_PROBLEM TO SOLVE_. Check every line of the data for the word "takes", and copy those that have it.

_STUDY MATERIAL_.
::::::::

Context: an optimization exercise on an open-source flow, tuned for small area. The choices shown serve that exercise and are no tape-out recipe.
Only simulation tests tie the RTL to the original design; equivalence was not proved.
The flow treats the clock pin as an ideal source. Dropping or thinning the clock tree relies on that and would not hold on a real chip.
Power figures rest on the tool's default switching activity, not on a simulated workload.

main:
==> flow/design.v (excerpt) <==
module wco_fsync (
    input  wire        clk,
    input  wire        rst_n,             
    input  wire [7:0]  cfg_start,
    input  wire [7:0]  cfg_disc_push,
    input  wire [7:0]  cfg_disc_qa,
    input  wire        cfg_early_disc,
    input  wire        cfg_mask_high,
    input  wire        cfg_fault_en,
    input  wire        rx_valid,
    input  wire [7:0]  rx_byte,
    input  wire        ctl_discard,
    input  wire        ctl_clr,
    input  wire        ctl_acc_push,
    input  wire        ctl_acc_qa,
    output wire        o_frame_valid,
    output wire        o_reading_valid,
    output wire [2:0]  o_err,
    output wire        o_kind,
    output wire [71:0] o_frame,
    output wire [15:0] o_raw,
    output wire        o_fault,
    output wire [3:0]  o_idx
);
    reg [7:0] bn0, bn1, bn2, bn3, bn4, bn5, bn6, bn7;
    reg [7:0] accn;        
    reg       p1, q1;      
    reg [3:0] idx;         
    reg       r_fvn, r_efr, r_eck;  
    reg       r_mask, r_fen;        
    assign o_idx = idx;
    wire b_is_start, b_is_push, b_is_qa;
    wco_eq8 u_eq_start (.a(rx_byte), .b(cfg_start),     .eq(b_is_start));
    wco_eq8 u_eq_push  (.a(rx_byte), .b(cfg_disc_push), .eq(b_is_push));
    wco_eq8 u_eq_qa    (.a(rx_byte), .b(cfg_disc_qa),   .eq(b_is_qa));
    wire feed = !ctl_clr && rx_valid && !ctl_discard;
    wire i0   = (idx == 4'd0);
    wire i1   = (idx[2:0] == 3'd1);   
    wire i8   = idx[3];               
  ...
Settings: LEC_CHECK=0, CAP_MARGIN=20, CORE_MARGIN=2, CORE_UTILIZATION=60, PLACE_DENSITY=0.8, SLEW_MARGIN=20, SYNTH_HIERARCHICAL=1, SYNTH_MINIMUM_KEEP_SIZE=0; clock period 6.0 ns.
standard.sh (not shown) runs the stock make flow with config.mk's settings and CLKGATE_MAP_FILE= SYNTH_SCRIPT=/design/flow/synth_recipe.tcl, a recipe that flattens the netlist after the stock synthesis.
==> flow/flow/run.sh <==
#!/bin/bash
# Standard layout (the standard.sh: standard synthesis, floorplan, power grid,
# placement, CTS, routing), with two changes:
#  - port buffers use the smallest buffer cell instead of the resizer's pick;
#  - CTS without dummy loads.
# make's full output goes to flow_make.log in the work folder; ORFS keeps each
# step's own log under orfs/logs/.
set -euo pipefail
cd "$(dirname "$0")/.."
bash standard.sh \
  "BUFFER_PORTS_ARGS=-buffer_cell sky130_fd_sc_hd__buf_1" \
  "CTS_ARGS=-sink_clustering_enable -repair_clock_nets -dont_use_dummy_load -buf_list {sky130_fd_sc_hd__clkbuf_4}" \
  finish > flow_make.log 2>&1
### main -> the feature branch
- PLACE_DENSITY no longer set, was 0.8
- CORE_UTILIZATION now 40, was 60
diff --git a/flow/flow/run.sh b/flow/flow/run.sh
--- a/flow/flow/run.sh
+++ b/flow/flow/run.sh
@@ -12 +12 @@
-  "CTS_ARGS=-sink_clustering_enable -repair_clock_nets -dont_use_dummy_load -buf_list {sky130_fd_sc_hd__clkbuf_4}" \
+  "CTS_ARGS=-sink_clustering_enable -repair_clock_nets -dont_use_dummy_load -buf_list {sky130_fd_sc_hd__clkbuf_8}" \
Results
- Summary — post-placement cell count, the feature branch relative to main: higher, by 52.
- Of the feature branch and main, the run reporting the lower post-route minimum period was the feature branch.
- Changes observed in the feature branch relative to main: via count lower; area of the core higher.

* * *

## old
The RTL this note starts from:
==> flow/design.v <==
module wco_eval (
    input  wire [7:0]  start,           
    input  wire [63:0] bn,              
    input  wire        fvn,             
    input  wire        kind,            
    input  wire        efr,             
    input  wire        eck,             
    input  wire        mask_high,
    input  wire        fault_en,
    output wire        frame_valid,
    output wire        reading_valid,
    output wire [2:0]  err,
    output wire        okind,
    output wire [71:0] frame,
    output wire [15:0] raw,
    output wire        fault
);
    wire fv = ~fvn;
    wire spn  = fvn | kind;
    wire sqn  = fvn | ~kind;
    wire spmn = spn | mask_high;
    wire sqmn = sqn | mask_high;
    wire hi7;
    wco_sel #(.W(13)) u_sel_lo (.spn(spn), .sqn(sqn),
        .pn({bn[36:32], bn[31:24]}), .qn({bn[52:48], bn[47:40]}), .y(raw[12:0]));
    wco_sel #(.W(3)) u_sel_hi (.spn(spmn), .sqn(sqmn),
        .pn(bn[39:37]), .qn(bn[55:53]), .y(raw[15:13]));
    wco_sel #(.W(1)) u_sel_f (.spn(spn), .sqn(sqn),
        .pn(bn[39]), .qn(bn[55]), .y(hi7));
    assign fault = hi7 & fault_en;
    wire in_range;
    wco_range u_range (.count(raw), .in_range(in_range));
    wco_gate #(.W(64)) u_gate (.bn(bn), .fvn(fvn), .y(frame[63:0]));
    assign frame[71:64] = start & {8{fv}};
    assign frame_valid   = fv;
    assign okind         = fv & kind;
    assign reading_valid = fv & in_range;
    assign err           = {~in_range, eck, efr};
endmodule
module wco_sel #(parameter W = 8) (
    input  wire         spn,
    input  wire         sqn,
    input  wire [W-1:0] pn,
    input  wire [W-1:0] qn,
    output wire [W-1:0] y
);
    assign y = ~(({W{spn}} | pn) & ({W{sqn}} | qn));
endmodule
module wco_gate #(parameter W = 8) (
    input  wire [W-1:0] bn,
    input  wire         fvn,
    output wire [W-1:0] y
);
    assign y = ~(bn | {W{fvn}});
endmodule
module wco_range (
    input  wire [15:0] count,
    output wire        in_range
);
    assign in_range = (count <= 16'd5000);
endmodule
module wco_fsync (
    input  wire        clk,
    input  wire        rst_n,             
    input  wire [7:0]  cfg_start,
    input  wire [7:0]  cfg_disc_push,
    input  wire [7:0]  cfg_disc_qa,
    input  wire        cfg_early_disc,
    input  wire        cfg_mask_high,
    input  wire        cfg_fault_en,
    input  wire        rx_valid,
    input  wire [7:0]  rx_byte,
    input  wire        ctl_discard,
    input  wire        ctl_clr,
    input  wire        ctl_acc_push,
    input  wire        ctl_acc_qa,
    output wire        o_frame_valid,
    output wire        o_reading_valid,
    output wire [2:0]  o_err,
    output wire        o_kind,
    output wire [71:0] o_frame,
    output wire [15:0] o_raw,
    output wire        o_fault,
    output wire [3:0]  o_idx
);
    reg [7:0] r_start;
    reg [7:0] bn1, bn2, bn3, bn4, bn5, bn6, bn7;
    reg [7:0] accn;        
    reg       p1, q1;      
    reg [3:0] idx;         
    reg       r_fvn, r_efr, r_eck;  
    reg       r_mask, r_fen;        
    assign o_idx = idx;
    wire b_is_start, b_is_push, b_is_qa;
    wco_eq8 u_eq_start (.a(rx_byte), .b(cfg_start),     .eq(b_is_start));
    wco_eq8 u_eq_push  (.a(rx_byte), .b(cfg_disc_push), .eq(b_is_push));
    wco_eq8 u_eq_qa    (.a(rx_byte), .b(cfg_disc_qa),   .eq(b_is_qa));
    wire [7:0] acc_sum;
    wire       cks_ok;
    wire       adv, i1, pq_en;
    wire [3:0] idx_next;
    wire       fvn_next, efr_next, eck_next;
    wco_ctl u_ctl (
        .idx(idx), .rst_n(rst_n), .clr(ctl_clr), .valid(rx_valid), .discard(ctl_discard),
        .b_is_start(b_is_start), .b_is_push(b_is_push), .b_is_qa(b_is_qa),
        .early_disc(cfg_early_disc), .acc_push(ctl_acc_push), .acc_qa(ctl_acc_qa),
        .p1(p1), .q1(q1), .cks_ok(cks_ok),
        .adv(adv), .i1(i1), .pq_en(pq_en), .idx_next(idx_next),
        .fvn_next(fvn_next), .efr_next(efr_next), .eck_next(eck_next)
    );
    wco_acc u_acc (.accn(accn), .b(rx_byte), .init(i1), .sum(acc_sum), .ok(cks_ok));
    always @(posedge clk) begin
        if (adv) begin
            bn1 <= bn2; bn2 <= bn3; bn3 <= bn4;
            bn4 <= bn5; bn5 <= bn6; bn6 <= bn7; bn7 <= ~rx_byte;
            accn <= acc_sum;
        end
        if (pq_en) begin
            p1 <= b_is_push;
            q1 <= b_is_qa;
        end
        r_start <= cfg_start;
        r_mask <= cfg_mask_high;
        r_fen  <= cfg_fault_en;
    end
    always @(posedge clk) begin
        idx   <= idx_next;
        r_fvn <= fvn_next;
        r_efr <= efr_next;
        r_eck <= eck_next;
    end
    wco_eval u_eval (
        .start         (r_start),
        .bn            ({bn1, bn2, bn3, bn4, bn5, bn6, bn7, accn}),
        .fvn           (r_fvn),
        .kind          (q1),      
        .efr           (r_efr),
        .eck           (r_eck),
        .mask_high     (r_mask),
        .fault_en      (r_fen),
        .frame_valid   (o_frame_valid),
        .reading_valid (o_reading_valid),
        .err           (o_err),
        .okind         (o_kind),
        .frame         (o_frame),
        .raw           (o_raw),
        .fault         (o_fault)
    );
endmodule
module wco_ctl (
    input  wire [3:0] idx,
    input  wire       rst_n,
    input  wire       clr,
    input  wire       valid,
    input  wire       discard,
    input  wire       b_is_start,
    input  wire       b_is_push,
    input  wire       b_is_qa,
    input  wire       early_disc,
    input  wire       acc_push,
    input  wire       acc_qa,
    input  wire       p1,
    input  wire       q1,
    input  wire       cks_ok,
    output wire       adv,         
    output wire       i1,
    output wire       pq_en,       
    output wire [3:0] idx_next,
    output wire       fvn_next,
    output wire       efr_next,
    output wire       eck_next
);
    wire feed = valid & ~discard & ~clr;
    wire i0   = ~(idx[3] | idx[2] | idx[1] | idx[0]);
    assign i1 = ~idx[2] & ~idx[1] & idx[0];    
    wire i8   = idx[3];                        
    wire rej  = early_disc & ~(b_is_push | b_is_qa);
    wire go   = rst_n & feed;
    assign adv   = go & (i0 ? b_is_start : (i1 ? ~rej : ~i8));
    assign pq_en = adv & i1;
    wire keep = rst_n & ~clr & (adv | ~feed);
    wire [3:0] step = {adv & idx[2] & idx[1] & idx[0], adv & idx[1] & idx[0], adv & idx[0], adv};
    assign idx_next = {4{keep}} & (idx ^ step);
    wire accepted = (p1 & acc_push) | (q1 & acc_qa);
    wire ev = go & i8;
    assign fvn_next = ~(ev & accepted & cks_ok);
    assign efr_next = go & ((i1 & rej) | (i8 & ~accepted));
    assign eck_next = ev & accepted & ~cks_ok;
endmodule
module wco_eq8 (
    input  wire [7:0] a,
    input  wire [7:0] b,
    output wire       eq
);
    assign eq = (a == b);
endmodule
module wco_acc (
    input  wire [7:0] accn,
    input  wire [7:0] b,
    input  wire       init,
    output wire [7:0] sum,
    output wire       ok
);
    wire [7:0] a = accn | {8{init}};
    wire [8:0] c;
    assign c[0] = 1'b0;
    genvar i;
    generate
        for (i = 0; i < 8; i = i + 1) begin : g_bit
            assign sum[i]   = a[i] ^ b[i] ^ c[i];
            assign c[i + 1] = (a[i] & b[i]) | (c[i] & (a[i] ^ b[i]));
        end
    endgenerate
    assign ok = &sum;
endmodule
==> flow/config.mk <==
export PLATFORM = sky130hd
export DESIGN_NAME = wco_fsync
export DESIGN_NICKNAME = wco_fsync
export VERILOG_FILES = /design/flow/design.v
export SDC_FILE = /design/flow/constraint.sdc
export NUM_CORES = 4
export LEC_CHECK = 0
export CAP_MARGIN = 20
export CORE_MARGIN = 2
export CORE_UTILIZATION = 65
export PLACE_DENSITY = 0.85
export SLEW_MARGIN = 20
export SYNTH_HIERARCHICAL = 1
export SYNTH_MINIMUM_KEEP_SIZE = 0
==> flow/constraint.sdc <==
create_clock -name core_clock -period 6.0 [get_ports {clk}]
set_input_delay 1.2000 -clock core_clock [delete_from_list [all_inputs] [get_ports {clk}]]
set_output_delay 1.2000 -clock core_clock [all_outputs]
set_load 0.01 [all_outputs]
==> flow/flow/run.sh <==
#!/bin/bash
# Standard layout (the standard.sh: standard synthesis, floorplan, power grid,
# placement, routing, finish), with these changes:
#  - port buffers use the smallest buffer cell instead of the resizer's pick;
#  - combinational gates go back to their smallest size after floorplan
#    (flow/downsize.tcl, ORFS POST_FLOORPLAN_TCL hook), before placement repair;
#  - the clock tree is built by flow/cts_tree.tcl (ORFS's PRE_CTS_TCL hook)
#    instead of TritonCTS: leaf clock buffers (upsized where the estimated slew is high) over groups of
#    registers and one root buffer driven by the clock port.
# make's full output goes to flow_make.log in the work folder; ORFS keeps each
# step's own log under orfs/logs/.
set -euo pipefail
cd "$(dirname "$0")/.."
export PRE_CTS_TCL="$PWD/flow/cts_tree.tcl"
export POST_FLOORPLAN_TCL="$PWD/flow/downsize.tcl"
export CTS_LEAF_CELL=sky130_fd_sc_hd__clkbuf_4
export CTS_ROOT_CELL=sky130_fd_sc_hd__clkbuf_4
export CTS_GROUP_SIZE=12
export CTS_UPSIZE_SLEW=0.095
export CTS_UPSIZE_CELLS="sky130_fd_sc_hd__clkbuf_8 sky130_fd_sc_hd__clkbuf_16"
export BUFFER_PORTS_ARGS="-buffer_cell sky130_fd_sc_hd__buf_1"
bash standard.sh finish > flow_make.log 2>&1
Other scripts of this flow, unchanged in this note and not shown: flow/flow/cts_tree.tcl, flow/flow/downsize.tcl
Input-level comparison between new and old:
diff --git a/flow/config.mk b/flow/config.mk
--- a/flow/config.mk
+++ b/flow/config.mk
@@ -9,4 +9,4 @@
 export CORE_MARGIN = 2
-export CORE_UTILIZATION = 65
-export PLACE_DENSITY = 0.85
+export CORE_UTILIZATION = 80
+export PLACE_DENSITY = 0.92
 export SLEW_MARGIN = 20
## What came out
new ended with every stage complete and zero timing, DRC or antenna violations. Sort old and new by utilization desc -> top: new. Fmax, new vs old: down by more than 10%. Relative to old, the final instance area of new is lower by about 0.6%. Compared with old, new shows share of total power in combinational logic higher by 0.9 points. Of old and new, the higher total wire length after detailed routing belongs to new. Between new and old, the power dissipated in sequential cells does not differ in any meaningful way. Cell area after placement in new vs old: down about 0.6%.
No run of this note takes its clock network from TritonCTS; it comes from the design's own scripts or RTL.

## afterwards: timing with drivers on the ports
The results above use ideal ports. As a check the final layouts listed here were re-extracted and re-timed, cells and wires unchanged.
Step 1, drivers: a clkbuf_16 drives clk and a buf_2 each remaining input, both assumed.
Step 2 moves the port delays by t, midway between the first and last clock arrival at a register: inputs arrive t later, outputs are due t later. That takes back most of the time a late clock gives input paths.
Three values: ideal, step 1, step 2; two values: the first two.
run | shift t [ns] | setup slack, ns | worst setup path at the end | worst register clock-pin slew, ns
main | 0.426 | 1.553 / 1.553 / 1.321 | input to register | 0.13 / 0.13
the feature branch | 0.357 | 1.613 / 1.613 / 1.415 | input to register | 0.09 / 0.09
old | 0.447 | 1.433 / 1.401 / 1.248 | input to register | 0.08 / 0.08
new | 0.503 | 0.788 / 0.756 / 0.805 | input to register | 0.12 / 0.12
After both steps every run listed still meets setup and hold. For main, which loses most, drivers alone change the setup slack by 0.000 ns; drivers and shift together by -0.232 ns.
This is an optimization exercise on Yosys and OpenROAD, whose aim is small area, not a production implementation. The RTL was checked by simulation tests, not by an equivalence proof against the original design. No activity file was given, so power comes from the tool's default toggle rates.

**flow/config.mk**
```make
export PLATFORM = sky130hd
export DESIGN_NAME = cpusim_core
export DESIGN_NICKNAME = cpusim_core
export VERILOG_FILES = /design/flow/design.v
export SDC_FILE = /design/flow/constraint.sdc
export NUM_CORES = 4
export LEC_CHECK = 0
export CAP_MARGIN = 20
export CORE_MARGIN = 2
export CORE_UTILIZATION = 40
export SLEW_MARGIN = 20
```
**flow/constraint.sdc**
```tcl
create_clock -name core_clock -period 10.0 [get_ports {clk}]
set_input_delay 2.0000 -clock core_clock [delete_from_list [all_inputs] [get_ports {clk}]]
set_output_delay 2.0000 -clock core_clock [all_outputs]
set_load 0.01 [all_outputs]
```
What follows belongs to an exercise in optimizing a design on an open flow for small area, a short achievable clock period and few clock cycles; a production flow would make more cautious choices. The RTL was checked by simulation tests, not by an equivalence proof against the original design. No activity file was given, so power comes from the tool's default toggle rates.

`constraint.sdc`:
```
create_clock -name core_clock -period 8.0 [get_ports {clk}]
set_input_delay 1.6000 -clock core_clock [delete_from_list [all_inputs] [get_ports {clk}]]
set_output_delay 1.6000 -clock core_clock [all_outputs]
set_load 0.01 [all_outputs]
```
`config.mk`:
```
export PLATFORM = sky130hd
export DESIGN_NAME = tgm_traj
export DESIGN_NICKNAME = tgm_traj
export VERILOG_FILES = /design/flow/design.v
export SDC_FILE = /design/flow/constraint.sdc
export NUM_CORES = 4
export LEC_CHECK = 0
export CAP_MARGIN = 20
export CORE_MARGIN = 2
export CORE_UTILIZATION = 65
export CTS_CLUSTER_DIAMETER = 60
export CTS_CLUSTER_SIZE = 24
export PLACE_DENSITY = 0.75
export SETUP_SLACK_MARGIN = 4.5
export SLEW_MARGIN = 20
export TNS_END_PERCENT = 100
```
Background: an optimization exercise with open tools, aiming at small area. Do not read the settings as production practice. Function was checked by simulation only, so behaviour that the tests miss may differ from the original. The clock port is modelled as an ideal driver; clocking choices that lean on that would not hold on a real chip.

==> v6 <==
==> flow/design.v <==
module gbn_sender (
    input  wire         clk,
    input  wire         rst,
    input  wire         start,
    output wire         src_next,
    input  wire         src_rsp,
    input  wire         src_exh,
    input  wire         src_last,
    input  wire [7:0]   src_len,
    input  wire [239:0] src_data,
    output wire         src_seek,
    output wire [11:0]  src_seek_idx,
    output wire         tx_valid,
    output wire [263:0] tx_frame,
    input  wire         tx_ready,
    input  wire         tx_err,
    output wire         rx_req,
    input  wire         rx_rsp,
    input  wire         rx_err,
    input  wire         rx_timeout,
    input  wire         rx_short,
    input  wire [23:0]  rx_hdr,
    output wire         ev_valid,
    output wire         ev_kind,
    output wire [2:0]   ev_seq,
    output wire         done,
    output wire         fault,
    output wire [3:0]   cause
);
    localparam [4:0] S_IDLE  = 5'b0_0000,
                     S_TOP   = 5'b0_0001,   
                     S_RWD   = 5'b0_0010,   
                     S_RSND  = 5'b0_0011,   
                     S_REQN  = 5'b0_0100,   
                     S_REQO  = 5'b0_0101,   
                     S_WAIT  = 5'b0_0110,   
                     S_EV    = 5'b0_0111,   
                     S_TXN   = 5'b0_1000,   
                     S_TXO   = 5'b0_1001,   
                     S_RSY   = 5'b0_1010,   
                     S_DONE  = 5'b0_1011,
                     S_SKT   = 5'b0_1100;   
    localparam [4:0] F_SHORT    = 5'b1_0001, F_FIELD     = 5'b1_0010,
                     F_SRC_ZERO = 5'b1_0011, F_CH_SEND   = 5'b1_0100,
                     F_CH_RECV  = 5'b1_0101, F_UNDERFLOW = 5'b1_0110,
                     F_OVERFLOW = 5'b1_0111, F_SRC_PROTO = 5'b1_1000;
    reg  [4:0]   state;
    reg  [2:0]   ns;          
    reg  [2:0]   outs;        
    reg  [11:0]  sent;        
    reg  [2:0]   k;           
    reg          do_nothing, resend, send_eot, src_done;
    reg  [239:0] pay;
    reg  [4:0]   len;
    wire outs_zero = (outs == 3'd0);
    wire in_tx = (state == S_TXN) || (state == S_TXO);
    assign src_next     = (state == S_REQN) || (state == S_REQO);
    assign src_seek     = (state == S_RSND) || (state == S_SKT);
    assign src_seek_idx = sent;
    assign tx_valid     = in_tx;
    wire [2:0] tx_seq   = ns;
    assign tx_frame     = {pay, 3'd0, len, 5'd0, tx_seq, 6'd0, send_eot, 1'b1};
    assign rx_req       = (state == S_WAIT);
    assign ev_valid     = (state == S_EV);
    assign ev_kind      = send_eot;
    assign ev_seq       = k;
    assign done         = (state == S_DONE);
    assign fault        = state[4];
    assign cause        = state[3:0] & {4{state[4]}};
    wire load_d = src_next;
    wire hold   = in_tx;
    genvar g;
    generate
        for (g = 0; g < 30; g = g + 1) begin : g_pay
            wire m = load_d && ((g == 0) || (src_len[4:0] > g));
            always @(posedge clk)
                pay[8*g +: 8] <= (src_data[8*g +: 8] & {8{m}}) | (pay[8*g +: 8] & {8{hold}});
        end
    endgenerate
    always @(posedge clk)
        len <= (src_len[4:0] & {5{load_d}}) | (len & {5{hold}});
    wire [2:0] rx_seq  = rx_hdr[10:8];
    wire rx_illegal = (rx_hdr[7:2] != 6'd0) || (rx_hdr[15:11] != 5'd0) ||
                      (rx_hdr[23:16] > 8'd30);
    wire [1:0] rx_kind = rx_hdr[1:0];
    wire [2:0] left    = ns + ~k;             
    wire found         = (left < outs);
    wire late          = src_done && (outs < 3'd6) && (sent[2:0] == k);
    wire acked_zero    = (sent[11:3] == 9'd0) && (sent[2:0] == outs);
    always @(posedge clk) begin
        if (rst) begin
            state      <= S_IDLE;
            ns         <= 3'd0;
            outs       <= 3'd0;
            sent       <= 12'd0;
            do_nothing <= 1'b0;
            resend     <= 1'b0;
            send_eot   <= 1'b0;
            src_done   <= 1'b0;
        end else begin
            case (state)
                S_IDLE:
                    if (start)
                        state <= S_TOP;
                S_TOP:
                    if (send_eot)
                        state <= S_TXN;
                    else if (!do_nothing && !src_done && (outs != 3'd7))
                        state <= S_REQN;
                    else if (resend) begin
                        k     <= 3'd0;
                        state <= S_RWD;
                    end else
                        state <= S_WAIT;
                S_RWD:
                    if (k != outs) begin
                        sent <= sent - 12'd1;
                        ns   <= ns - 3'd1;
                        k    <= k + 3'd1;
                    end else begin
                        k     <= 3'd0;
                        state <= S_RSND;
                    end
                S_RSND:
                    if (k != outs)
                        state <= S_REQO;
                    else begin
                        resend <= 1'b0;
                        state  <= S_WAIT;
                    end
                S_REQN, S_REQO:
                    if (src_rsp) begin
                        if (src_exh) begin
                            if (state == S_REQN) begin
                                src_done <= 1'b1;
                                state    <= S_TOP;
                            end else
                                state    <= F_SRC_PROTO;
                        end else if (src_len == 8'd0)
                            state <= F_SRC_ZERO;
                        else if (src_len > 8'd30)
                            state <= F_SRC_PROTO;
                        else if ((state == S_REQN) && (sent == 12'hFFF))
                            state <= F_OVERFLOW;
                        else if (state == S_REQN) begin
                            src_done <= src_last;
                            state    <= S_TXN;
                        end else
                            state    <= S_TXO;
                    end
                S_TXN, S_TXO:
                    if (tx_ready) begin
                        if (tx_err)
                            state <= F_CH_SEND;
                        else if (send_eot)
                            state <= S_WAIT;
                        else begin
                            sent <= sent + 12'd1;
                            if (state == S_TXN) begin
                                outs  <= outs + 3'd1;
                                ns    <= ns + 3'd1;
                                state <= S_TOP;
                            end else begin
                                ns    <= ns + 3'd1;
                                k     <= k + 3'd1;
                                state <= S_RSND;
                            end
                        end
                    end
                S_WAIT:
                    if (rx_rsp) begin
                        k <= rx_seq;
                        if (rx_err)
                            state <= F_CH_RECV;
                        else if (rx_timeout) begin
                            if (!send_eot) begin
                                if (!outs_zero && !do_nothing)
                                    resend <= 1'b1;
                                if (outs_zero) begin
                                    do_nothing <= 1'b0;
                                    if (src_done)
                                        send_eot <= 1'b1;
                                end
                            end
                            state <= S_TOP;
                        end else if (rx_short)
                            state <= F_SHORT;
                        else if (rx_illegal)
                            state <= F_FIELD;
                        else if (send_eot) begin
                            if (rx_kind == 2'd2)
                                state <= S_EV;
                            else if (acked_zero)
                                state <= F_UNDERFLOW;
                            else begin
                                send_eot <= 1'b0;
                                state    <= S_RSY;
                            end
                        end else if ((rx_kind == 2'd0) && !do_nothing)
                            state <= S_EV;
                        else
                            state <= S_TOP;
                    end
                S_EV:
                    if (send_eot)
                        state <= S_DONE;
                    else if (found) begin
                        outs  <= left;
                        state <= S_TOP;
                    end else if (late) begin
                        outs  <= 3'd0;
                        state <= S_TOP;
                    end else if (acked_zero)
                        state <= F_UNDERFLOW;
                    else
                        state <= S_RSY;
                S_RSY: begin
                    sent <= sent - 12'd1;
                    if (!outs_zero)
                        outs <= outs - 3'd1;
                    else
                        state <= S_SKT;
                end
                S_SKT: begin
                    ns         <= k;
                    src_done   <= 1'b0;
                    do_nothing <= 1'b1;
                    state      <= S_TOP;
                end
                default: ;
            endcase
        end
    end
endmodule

::::::::

_EXERCISE ANSWER_.
No run of this note takes its clock network from TritonCTS; it comes from the design's own scripts or RTL.
Step 2 moves the port delays by t, midway between the first and last clock arrival at a register: inputs arrive t later, outputs are due t later. That takes back most of the time a late clock gives input paths.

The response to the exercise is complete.